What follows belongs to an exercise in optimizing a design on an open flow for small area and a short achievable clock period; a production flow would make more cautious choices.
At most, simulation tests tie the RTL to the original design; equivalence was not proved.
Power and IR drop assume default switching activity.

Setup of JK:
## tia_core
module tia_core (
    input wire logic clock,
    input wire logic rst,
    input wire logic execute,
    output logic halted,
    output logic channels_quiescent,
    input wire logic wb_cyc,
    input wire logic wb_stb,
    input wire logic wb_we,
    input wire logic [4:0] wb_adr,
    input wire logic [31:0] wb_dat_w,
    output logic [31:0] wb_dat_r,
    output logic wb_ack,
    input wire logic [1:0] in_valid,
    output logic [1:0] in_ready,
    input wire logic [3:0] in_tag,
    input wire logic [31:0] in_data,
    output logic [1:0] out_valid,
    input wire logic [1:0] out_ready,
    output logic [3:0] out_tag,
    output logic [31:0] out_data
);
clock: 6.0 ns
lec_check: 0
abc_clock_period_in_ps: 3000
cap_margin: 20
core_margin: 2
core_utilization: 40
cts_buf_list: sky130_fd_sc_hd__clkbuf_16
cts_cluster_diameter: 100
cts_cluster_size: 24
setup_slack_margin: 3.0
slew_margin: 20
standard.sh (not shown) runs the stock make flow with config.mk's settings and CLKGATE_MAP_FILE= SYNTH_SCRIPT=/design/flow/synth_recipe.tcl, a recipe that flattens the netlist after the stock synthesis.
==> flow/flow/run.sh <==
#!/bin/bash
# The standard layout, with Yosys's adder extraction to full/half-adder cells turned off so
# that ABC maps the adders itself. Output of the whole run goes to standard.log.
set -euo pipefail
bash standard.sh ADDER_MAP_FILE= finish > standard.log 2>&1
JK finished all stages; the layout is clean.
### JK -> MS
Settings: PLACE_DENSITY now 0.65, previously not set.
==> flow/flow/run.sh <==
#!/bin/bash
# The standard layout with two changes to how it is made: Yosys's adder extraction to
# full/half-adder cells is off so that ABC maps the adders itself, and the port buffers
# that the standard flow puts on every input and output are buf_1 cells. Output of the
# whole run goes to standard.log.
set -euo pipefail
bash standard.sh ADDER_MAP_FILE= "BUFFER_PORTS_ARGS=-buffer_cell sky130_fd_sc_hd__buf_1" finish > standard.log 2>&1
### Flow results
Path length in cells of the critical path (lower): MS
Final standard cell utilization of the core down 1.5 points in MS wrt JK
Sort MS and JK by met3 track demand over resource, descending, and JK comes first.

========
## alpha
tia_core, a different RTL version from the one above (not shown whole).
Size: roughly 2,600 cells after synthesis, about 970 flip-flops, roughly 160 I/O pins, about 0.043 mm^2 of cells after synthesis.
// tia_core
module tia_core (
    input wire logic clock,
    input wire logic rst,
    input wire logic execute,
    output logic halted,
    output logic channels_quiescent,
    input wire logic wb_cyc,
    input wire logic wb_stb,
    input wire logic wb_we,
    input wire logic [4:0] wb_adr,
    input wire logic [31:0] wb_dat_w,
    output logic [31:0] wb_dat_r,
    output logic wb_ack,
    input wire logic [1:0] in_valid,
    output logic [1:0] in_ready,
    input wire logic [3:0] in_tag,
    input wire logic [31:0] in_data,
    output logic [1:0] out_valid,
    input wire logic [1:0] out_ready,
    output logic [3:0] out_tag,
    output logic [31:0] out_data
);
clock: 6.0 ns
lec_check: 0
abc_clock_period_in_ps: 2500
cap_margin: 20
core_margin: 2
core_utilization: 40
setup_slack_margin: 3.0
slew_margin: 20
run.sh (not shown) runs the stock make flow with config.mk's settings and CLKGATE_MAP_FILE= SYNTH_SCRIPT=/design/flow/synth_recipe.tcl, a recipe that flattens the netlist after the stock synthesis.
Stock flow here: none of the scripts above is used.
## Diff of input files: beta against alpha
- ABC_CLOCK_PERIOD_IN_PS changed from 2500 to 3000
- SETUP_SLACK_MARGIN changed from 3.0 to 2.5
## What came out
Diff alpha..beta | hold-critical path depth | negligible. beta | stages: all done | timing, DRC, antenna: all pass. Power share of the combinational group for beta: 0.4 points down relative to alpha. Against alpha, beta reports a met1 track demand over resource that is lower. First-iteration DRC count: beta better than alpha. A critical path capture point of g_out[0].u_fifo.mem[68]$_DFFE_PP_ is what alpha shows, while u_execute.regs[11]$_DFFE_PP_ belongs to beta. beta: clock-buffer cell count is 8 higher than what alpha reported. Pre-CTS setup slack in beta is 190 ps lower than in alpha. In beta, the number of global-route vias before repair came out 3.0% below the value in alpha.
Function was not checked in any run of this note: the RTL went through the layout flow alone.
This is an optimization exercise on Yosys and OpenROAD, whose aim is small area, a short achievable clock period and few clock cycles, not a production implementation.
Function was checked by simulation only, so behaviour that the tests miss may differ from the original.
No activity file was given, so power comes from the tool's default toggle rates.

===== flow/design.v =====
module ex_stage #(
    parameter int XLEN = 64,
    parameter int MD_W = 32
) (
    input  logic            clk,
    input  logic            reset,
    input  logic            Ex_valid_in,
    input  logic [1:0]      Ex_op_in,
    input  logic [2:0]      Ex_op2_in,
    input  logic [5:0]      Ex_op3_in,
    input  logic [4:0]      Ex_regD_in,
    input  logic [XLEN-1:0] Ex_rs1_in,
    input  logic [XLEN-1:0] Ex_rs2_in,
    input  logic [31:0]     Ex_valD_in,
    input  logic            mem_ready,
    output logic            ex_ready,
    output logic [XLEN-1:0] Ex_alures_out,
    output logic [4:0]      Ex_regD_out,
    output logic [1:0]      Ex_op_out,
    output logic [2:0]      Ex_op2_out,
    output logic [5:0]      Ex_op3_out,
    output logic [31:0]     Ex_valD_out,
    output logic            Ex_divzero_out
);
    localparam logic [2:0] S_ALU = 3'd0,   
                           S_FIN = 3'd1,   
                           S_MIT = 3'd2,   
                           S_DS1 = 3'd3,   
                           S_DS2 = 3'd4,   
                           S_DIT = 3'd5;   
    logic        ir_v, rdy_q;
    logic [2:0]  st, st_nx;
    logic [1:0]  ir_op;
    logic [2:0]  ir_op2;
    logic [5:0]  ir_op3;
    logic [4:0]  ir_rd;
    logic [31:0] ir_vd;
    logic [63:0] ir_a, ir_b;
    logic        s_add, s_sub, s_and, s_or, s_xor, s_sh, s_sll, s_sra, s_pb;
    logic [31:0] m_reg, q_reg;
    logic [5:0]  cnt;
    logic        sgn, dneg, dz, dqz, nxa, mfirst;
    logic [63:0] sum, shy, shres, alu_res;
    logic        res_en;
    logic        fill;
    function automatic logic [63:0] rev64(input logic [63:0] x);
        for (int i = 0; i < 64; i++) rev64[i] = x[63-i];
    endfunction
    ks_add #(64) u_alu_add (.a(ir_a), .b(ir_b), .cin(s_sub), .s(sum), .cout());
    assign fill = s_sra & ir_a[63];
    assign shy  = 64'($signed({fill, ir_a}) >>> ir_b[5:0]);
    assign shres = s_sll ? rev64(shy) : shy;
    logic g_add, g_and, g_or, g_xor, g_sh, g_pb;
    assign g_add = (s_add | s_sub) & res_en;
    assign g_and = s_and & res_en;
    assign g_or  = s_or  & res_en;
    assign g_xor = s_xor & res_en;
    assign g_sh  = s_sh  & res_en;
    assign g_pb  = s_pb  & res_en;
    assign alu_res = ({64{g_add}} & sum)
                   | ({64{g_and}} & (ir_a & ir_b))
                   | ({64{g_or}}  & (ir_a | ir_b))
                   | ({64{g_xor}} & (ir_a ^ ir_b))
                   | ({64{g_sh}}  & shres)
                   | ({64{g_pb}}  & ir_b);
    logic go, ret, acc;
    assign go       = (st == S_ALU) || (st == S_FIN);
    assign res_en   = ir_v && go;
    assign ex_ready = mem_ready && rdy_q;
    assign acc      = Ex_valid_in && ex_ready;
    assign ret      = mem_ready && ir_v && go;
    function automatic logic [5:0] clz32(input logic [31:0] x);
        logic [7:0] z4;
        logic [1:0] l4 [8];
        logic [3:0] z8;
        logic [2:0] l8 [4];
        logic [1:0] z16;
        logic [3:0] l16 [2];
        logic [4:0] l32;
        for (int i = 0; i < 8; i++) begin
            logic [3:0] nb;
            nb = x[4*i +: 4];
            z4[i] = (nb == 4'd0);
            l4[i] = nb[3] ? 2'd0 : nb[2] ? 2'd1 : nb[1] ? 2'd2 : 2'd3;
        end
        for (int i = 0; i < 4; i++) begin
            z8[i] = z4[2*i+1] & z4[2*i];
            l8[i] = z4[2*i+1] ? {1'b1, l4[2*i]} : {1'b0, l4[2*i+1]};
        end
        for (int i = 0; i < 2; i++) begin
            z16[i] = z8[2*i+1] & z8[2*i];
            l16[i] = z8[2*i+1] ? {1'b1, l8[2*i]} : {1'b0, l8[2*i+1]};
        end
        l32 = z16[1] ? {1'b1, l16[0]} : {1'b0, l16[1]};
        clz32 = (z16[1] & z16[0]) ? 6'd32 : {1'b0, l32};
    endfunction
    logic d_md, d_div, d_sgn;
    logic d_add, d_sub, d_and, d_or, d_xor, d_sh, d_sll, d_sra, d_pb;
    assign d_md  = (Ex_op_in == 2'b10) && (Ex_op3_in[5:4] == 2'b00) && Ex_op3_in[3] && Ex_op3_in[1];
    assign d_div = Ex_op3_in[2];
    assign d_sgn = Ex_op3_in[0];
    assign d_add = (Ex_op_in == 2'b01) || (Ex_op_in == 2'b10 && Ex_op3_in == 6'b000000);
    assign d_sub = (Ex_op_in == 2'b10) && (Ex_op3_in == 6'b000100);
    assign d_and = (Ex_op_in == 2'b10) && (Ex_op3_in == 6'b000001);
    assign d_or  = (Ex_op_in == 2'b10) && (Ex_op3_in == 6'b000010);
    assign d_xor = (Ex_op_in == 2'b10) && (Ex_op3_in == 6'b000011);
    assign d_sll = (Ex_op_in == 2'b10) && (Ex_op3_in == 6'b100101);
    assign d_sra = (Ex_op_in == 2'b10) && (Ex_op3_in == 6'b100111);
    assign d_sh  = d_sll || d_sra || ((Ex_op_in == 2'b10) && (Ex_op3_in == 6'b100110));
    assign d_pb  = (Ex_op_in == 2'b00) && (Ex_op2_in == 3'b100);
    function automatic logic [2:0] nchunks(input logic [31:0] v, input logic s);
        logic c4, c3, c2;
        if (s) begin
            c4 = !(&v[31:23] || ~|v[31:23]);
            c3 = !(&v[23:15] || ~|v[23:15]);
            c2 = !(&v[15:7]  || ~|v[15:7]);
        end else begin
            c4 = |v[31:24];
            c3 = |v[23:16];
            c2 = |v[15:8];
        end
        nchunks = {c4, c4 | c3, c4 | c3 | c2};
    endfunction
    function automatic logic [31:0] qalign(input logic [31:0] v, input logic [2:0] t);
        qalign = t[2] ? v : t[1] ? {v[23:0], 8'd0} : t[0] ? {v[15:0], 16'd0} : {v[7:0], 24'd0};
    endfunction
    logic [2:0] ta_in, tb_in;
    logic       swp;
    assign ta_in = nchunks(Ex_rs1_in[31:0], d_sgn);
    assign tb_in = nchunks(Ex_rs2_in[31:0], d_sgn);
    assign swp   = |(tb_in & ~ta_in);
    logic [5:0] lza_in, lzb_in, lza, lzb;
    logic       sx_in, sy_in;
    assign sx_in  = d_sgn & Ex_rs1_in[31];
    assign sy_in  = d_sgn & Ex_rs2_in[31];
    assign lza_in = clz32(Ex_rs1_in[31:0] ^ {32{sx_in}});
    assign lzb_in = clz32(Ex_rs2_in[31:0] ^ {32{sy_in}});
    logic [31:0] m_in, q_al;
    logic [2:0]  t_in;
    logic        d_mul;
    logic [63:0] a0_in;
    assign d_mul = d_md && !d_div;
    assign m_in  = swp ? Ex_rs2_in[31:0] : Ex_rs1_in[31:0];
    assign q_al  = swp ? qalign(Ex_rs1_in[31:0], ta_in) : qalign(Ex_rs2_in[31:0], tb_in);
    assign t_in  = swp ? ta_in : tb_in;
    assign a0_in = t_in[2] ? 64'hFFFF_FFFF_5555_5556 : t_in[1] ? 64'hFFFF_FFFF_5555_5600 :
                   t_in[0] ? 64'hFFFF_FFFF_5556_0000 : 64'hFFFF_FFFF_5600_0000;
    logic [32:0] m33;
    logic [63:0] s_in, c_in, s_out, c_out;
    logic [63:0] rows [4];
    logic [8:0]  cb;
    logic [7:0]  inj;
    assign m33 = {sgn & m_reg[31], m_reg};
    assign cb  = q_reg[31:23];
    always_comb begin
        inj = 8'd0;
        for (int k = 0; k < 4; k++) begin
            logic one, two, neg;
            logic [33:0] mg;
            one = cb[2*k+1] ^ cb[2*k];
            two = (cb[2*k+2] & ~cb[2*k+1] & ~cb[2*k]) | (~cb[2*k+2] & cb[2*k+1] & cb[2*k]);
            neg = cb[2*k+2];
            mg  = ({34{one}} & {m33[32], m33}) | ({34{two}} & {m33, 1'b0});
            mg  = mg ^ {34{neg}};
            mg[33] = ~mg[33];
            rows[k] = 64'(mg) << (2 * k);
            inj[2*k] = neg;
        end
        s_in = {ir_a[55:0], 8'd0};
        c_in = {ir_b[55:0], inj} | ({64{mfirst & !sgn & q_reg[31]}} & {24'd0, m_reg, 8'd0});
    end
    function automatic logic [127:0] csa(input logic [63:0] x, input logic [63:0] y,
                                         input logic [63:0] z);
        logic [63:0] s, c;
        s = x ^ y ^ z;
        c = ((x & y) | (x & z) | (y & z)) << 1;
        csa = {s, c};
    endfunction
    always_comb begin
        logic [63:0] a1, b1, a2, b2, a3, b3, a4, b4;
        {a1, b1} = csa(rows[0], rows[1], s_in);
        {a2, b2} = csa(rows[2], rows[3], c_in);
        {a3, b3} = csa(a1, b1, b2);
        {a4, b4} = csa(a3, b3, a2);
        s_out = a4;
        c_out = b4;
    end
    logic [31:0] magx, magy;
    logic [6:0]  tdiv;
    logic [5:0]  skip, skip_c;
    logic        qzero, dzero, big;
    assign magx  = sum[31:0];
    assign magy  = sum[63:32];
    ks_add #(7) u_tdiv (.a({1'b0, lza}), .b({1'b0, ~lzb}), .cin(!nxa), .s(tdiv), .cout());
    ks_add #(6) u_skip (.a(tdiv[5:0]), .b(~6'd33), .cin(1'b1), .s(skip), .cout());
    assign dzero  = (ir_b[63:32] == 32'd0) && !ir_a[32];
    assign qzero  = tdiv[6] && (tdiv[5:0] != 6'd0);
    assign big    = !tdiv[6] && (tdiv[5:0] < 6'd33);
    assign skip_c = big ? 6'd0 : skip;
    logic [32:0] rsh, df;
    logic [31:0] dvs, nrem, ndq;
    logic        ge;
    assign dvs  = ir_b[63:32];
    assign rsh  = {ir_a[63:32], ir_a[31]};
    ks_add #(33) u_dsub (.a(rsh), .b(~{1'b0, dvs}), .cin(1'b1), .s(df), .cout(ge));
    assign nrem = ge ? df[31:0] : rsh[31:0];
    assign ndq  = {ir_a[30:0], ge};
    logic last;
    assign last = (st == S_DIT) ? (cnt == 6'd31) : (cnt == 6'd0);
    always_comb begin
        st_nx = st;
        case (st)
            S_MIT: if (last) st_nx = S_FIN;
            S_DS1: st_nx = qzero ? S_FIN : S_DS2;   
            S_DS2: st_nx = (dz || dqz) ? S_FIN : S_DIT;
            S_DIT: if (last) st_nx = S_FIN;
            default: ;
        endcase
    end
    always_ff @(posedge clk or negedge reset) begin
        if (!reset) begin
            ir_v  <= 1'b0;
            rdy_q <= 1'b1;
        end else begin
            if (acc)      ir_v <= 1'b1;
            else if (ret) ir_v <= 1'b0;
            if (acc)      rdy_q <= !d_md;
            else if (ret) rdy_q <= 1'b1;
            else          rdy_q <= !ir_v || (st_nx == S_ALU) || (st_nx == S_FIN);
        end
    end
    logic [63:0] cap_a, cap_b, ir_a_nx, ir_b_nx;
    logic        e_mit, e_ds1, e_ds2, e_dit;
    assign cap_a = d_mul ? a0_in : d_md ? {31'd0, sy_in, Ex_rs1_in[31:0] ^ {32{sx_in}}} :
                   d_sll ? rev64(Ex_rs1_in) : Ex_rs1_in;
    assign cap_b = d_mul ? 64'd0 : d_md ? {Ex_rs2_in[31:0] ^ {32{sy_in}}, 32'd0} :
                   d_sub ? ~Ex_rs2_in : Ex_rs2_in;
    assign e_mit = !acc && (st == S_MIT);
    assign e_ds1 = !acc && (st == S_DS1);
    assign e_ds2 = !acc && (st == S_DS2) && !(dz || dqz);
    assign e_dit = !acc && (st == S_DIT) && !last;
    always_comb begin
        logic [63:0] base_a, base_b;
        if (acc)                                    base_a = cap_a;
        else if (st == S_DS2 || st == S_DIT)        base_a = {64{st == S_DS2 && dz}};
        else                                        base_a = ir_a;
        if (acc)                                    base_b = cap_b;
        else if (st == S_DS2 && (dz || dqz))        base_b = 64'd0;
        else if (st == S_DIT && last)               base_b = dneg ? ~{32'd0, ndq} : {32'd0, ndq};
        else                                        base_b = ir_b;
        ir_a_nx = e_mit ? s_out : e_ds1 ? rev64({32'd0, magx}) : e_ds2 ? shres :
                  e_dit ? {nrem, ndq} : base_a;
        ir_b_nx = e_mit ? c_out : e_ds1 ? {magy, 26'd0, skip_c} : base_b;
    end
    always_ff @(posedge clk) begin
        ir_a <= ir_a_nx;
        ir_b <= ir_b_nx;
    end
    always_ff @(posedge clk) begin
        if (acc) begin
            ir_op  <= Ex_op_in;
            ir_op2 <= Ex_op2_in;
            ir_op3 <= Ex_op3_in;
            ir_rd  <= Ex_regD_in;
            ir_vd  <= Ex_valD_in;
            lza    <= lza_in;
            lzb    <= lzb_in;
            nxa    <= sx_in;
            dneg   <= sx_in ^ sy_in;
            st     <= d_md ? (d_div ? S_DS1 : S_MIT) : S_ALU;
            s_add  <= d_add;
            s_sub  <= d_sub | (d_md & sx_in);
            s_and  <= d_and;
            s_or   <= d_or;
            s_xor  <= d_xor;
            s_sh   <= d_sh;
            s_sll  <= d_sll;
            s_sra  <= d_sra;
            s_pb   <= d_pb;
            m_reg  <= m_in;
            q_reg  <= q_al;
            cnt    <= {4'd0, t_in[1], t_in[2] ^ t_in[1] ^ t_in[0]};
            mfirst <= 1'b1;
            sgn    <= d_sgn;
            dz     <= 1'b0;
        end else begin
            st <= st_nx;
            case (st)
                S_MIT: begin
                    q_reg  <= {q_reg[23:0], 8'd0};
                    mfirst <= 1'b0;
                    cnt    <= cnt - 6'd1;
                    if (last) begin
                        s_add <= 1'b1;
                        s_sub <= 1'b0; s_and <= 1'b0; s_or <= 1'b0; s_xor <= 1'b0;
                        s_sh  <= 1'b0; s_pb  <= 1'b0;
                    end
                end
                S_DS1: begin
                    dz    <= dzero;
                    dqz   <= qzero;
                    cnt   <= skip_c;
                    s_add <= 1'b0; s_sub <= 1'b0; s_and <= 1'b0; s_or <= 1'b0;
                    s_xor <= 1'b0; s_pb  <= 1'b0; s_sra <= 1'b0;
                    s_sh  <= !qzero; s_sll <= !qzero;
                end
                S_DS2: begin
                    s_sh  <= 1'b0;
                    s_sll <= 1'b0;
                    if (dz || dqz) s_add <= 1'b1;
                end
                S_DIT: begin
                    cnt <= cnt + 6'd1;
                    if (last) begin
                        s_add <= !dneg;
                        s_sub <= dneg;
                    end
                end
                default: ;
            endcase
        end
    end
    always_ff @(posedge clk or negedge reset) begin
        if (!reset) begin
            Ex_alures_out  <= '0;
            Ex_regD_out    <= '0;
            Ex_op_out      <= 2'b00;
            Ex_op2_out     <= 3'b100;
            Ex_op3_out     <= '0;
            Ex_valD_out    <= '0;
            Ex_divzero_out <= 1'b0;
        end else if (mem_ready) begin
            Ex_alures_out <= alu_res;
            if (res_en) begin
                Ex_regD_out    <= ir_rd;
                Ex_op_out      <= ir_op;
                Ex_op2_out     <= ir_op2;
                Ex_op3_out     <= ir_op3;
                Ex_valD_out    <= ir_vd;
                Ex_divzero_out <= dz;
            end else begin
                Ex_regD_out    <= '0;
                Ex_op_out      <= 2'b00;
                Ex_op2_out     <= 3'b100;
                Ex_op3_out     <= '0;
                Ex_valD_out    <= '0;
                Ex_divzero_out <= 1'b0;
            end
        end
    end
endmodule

Work task:
Repeat the entries above verbatim, but only from the line that has "assign d_sgn = Ex_op3_in[0];" down to the line that has "c2 = |v[15:8];", inclusive.

Exercise solution:
    assign d_sgn = Ex_op3_in[0];
    assign d_add = (Ex_op_in == 2'b01) || (Ex_op_in == 2'b10 && Ex_op3_in == 6'b000000);
    assign d_sub = (Ex_op_in == 2'b10) && (Ex_op3_in == 6'b000100);
    assign d_and = (Ex_op_in == 2'b10) && (Ex_op3_in == 6'b000001);
    assign d_or  = (Ex_op_in == 2'b10) && (Ex_op3_in == 6'b000010);
    assign d_xor = (Ex_op_in == 2'b10) && (Ex_op3_in == 6'b000011);
    assign d_sll = (Ex_op_in == 2'b10) && (Ex_op3_in == 6'b100101);
    assign d_sra = (Ex_op_in == 2'b10) && (Ex_op3_in == 6'b100111);
    assign d_sh  = d_sll || d_sra || ((Ex_op_in == 2'b10) && (Ex_op3_in == 6'b100110));
    assign d_pb  = (Ex_op_in == 2'b00) && (Ex_op2_in == 3'b100);
    function automatic logic [2:0] nchunks(input logic [31:0] v, input logic s);
        logic c4, c3, c2;
        if (s) begin
            c4 = !(&v[31:23] || ~|v[31:23]);
            c3 = !(&v[23:15] || ~|v[23:15]);
            c2 = !(&v[15:7]  || ~|v[15:7]);
        end else begin
            c4 = |v[31:24];
            c3 = |v[23:16];
            c2 = |v[15:8];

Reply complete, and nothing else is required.